According to some estimates, the CGM market will expand at a compound annual rate (CAGR) of 10.1% through 2028. Investors looking to benefit from this rapid increase can hardly do better than this healthcare stock.
2. Visa
Visa helps process and facilitate credit card transactions, and the company makes money by charging transaction fees. The company's business benefits from the network effect. That is, the value of its services increases as more people use it. The more that customers join Visa's payment network, the more it attracts businesses onto this network, and vice versa.
While a few companies compete with Visa in this area -- most notably Mastercard -- Visa's strong network effect practically guarantees that it will remain one of the dominant players in this market for the foreseeable future.
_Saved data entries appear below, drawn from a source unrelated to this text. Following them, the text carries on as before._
Background: an optimization exercise with open tools, aiming at small area, a short achievable clock period and few clock cycles per item. Do not read the settings as production practice.
Only simulation tests tie the RTL to the original design; equivalence was not proved.

==> trial 35 <==
==> flow/design.v <==
module wte_sha384 (
    input  wire         clk,
    input  wire         rst,           
    input  wire         in_valid,
    output wire         in_ready,
    input  wire [63:0]  in_word,
    input  wire         in_first,      
    input  wire         in_last,       
    output wire         out_valid,
    input  wire         out_ready,
    output wire [383:0] out_digest
);
    localparam [63:0] IV0 = 64'hcbbb9d5dc1059ed8;
    localparam [63:0] IV1 = 64'h629a292a367cd507;
    localparam [63:0] IV2 = 64'h9159015a3070dd17;
    localparam [63:0] IV3 = 64'h152fecd8f70e5939;
    localparam [63:0] IV4 = 64'h67332667ffc00b31;
    localparam [63:0] IV5 = 64'h8eb44a8768581511;
    localparam [63:0] IV6 = 64'hdb0c2e0d64f98fa7;
    localparam [63:0] IV7 = 64'h47b5481dbefa4fa4;
    localparam [63:0] K0  = 64'h428a2f98d728ae22;
    localparam [63:0] K1  = 64'h7137449123ef65cd;
    localparam [1:0] S_INIT = 2'd0,    
                     S_IDLE = 2'd1,    
                     S_RUN  = 2'd2,    
                     S_FIN  = 2'd3;    
    function [63:0] kconst(input [6:0] t);
        case (t)
            7'd0 : kconst = 64'h428a2f98d728ae22;
            7'd1 : kconst = 64'h7137449123ef65cd;
            7'd2 : kconst = 64'hb5c0fbcfec4d3b2f;
            7'd3 : kconst = 64'he9b5dba58189dbbc;
            7'd4 : kconst = 64'h3956c25bf348b538;
            7'd5 : kconst = 64'h59f111f1b605d019;
            7'd6 : kconst = 64'h923f82a4af194f9b;
            7'd7 : kconst = 64'hab1c5ed5da6d8118;
            7'd8 : kconst = 64'hd807aa98a3030242;
            7'd9 : kconst = 64'h12835b0145706fbe;
            7'd10: kconst = 64'h243185be4ee4b28c;
            7'd11: kconst = 64'h550c7dc3d5ffb4e2;
            7'd12: kconst = 64'h72be5d74f27b896f;
            7'd13: kconst = 64'h80deb1fe3b1696b1;
            7'd14: kconst = 64'h9bdc06a725c71235;
            7'd15: kconst = 64'hc19bf174cf692694;
            7'd16: kconst = 64'he49b69c19ef14ad2;
            7'd17: kconst = 64'hefbe4786384f25e3;
            7'd18: kconst = 64'h0fc19dc68b8cd5b5;
            7'd19: kconst = 64'h240ca1cc77ac9c65;
            7'd20: kconst = 64'h2de92c6f592b0275;
            7'd21: kconst = 64'h4a7484aa6ea6e483;
            7'd22: kconst = 64'h5cb0a9dcbd41fbd4;
            7'd23: kconst = 64'h76f988da831153b5;
            7'd24: kconst = 64'h983e5152ee66dfab;
            7'd25: kconst = 64'ha831c66d2db43210;
            7'd26: kconst = 64'hb00327c898fb213f;
            7'd27: kconst = 64'hbf597fc7beef0ee4;
            7'd28: kconst = 64'hc6e00bf33da88fc2;
            7'd29: kconst = 64'hd5a79147930aa725;
            7'd30: kconst = 64'h06ca6351e003826f;
            7'd31: kconst = 64'h142929670a0e6e70;
            7'd32: kconst = 64'h27b70a8546d22ffc;
            7'd33: kconst = 64'h2e1b21385c26c926;
            7'd34: kconst = 64'h4d2c6dfc5ac42aed;
            7'd35: kconst = 64'h53380d139d95b3df;
            7'd36: kconst = 64'h650a73548baf63de;
            7'd37: kconst = 64'h766a0abb3c77b2a8;
            7'd38: kconst = 64'h81c2c92e47edaee6;
            7'd39: kconst = 64'h92722c851482353b;
            7'd40: kconst = 64'ha2bfe8a14cf10364;
            7'd41: kconst = 64'ha81a664bbc423001;
            7'd42: kconst = 64'hc24b8b70d0f89791;
            7'd43: kconst = 64'hc76c51a30654be30;
            7'd44: kconst = 64'hd192e819d6ef5218;
            7'd45: kconst = 64'hd69906245565a910;
            7'd46: kconst = 64'hf40e35855771202a;
            7'd47: kconst = 64'h106aa07032bbd1b8;
            7'd48: kconst = 64'h19a4c116b8d2d0c8;
            7'd49: kconst = 64'h1e376c085141ab53;
            7'd50: kconst = 64'h2748774cdf8eeb99;
            7'd51: kconst = 64'h34b0bcb5e19b48a8;
            7'd52: kconst = 64'h391c0cb3c5c95a63;
            7'd53: kconst = 64'h4ed8aa4ae3418acb;
            7'd54: kconst = 64'h5b9cca4f7763e373;
            7'd55: kconst = 64'h682e6ff3d6b2b8a3;
            7'd56: kconst = 64'h748f82ee5defb2fc;
            7'd57: kconst = 64'h78a5636f43172f60;
            7'd58: kconst = 64'h84c87814a1f0ab72;
            7'd59: kconst = 64'h8cc702081a6439ec;
            7'd60: kconst = 64'h90befffa23631e28;
            7'd61: kconst = 64'ha4506cebde82bde9;
            7'd62: kconst = 64'hbef9a3f7b2c67915;
            7'd63: kconst = 64'hc67178f2e372532b;
            7'd64: kconst = 64'hca273eceea26619c;
            7'd65: kconst = 64'hd186b8c721c0c207;
            7'd66: kconst = 64'heada7dd6cde0eb1e;
            7'd67: kconst = 64'hf57d4f7fee6ed178;
            7'd68: kconst = 64'h06f067aa72176fba;
            7'd69: kconst = 64'h0a637dc5a2c898a6;
            7'd70: kconst = 64'h113f9804bef90dae;
            7'd71: kconst = 64'h1b710b35131c471b;
            7'd72: kconst = 64'h28db77f523047d84;
            7'd73: kconst = 64'h32caab7b40c72493;
            7'd74: kconst = 64'h3c9ebe0a15c9bebc;
            7'd75: kconst = 64'h431d67c49c100d4c;
            7'd76: kconst = 64'h4cc5d4becb3e42b6;
            7'd77: kconst = 64'h597f299cfc657e2a;
            7'd78: kconst = 64'h5fcb6fab3ad6faec;
            7'd79: kconst = 64'h6c44198c4a475817;
            default: kconst = 64'h0;
        endcase
    endfunction
    function [63:0] maj3(input [63:0] x, input [63:0] y, input [63:0] z);
        maj3 = (x & y) | (x & z) | (y & z);
    endfunction
    function [63:0] add_sk(input [63:0] x, input [63:0] y);
        reg [63:0] g, p, gn, pn;
        integer l, i;
        begin
            g = x & y;
            p = x ^ y;
            for (l = 0; l < 6; l = l + 1) begin
                gn = g;
                pn = p;
                for (i = 0; i < 64; i = i + 1)
                    if (i & (1 << l)) begin
                        gn[i] = g[i] | (p[i] & g[((i >> l) << l) - 1]);
                        pn[i] = p[i] & p[((i >> l) << l) - 1];
                    end
                g = gn;
                p = pn;
            end
            add_sk = (x ^ y) ^ {g[62:0], 1'b0};
        end
    endfunction
    function [63:0] add_bk(input [63:0] x, input [63:0] y);
        reg [63:0] g, p;
        integer l, i;
        begin
            g = x & y;
            p = x ^ y;
            for (l = 0; l < 6; l = l + 1)
                for (i = (2 << l) - 1; i < 64; i = i + (2 << l)) begin
                    g[i] = g[i] | (p[i] & g[i - (1 << l)]);
                    p[i] = p[i] & p[i - (1 << l)];
                end
            for (l = 4; l >= 0; l = l - 1)
                for (i = (3 << l) - 1; i < 64; i = i + (2 << l)) begin
                    g[i] = g[i] | (p[i] & g[i - (1 << l)]);
                    p[i] = p[i] & p[i - (1 << l)];
                end
            add_bk = (x ^ y) ^ {g[62:0], 1'b0};
        end
    endfunction
    reg  [1:0]  st;
    reg  [6:0]  cnt;           
    reg  [3:0]  ph;            
    reg  [4:0]  m;             
    reg  [1:0]  nstart;        
    reg         nfirst, nlast, cfirst, clast;
    reg         dig_valid;
    reg         run;           
    reg         rl64;          
    reg         fin;           
    reg         fxa;           
    reg  [3:0]  fcj;           
    reg  [3:0]  ivj;           
    reg         nivl;          
    reg         rdy;           
    reg  [63:0] a, b, c, d, e, f, g, h;
    reg  [63:0] w [0:15];
    reg  [63:0] kr;            
    reg  [63:0] p;             
    reg  [63:0] ws;            
    reg  [63:0] x0, x1, x2, x3;    
    reg  [63:0] y0, y1, y2, y3;    
    wire [1:0]  j = ph[1:0];
    assign in_ready = rdy;
    wire acc = in_valid && rdy;
    wire ready  = (st == S_IDLE) || (j == 2'd3 && (st == S_INIT || fin));
    wire full_n = (m == 5'd16) || (m == 5'd15 && acc);
    wire go     = ready && full_n && ((ph + 4'd1) == {nstart, 2'b00});
    wire [3:0] ph_n = ph + 4'd1;
    wire blk_n = run && cnt < 7'd67;
    wire rdy0 = (m != 5'd16) && !blk_n &&
                ((m == 5'd0) ? (ph_n[1:0] == 2'd0)
                             : (ph_n == {nstart, 2'b00} + m[3:0]));
    wire rdy1 = (m != 5'd15) && !blk_n;
    wire dig_n = (dig_valid && !out_ready) || (fin && j == 2'd3 && clast);
    wire fin_end = fin && j == 2'd3;
    wire [1:0] st_n = go ? S_RUN :
                      (run && cnt == 7'd79) ? S_FIN :
                      ready ? S_IDLE : st;
    wire fin_n = (st_n == S_FIN) && ((ph_n[1:0] == 2'd0) ? !dig_n : fin && !fin_end);
    wire ivl_n = (st == S_INIT && j != 2'd3) || (fin_n && clast);
    wire [3:0] jn_oh = 4'b0001 << ph_n[1:0];
    always @(posedge clk) begin
        if (rst) begin
            st        <= S_INIT;
            ph        <= 4'd0;
            m         <= 5'd0;
            dig_valid <= 1'b0;
            run       <= 1'b0;
            rl64      <= 1'b0;
            fin       <= 1'b0;
            fxa       <= 1'b0;
            fcj       <= 4'd0;
            ivj       <= 4'b0001;
            nivl      <= 1'b0;
            rdy       <= 1'b1;
        end else begin
            st        <= st_n;
            ph        <= ph_n;
            m         <= go ? 5'd0 : m + {4'd0, acc};
            dig_valid <= dig_n;
            run       <= go || (run && cnt != 7'd79);
            rl64      <= go || (run && cnt < 7'd63);
            fin       <= fin_n;
            fxa       <= fin_n && !cfirst;
            fcj       <= (fin_n && cfirst) ? jn_oh : 4'd0;
            ivj       <= ivl_n ? jn_oh : 4'd0;
            nivl      <= !ivl_n;
            rdy       <= acc ? rdy1 : rdy0;
        end
    end
    always @(posedge clk) begin
        if (acc && m == 5'd0) begin
            nstart <= ph[3:2];
            nfirst <= in_first;
            nlast  <= in_last;
        end
        if (go) begin
            cfirst <= nfirst;
            clast  <= nlast;
            cnt    <= 7'd0;
        end else begin
            cnt    <= cnt + 7'd1;
        end
        kr <= run ? kconst(cnt + 7'd2) : (j == 2'd3 ? K1 : K0);
    end
    assign out_valid  = dig_valid;
    assign out_digest = {x3, x2, x1, x0, y3, y2};
    wire [63:0] w1 = w[1], w2 = w[2], w10 = w[10], w14 = w[14];
    wire [63:0] ss0 = {w2[0], w2[63:1]} ^ {w2[7:0], w2[63:8]} ^ {7'd0, w2[63:7]};
    wire [63:0] ss1 = {w14[18:0], w14[63:19]} ^ {w14[60:0], w14[63:61]} ^ {6'd0, w14[63:6]};
    wire [63:0] q1s = w10 ^ ss0 ^ w1;
    wire [63:0] q1c = {maj3(w10, ss0, w1), 1'b0};
    wire [63:0] bs1 = {e[13:0], e[63:14]} ^ {e[17:0], e[63:18]} ^ {e[40:0], e[63:41]};
    wire [63:0] bs0 = {a[27:0], a[63:28]} ^ {a[33:0], a[63:34]} ^ {a[38:0], a[63:39]};
    wire [63:0] ch  = (e & f) ^ (~e & g);
    wire [63:0] mj  = maj3(a, b, c);
    wire [63:0] r1s = p ^ ch ^ mj;
    wire [63:0] r1c = {maj3(p, ch, mj), 1'b0};
    wire [63:0] r2s = r1s ^ r1c ^ bs1;
    wire [63:0] r2c = {maj3(r1s, r1c, bs1), 1'b0};
    wire [63:0] r3s = r2s ^ r2c ^ bs0;
    wire [63:0] r3c = {maj3(r2s, r2c, bs0), 1'b0};
    wire [63:0] a_rnd = r3s + r3c;
    wire [63:0] r4s = p ^ d ^ ch;
    wire [63:0] r4c = {maj3(p, d, ch), 1'b0};
    wire [63:0] r5s = r4s ^ r4c ^ bs1;
    wire [63:0] r5c = {maj3(r4s, r4c, bs1), 1'b0};
    wire [63:0] e_rnd = add_sk(r5s, r5c);
    wire [63:0] p1s = g ^ kr ^ w1;
    wire [63:0] p1c = {maj3(g, kr, w1), 1'b0};
    function [63:0] iv_a(input [3:0] oh);
        iv_a = ({64{oh[0]}} & IV3) | ({64{oh[1]}} & IV2) |
               ({64{oh[2]}} & IV1) | ({64{oh[3]}} & IV0);
    endfunction
    function [63:0] iv_e(input [3:0] oh);
        iv_e = ({64{oh[0]}} & IV7) | ({64{oh[1]}} & IV6) |
               ({64{oh[2]}} & IV5) | ({64{oh[3]}} & IV4);
    endfunction
    wire [63:0] hop_a = iv_a(fcj) | ({64{fxa}} & x0);
    wire [63:0] hop_e = iv_e(fcj) | ({64{fxa}} & y0);
    wire [63:0] sum_a = add_sk(rl64 ? ss1 : hop_a, rl64 ? ws : d);
    wire [63:0] sum_e = add_bk(hop_e, h);
    integer i;
    always @(posedge clk) begin
        for (i = 0; i < 15; i = i + 1)
            w[i] <= w[i + 1];
        w[15] <= rl64 ? sum_a : (rdy ? in_word : w[0]);
        ws <= add_bk(q1s, q1c);
        p  <= add_bk(p1s, p1c);
    end
    always @(posedge clk) begin
        b <= a;
        c <= b;
        d <= c;
        f <= e;
        g <= f;
        h <= g;
        if (run) begin
            a <= a_rnd;
            e <= e_rnd;
        end else begin
            a <= iv_a(ivj) | ({64{nivl}} & sum_a);
            e <= iv_e(ivj) | ({64{nivl}} & sum_e);
        end
    end
    always @(posedge clk) begin
        if (fin) begin
            x0 <= x1; x1 <= x2; x2 <= x3; x3 <= sum_a;
            y0 <= y1; y1 <= y2; y2 <= y3; y3 <= sum_e;
        end
    end
endmodule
The company continues to deliver solid financial results, too.
In the first quarter, the company saw net revenue grow 24% year over year to $7.1 billion. That was on the back of a 20% year-over-year increase in payments volume and a 21% year-over-year increase in processed transactions. Meanwhile, net income grew 27% to $4 billion compared to the year-ago period.
Visa's business did suffer during the pandemic as payment volume decreased, but the company's rebound from these issues has been relatively strong. More important, though, is the company's long-term thesis. As card payments continue to overtake other methods -- including cash and check -- companies like Visa will benefit.
And despite the seeming ubiquity of card payments in many parts of the world, Visa believes there remains significant room for card transactions to replace cash ones. During the company's first-quarter earnings conference call, CEO Al Kelly said the following:
While cash displacement is certainly a reality, global personal consumption expenditure of cash and check grew at a CAGR of 2% over the 10 years ending in 2019. When we look at the opportunity ahead, if you assume global cash grows at 1% annually, industrywide digital penetration of personal consumption expenditure wouldn't reach 90% for several decades.
The company currently sees an $18 trillion opportunity for card payments to replace payments by cash and check.
Visa isn't alone in trying to tap into this opportunity, but as an undisputed leader in the field with a solid competitive edge, the company can be expected to grab a decent slice of this market. That's why it remains an excellent stock to buy and hold through this tumultuous year and beyond.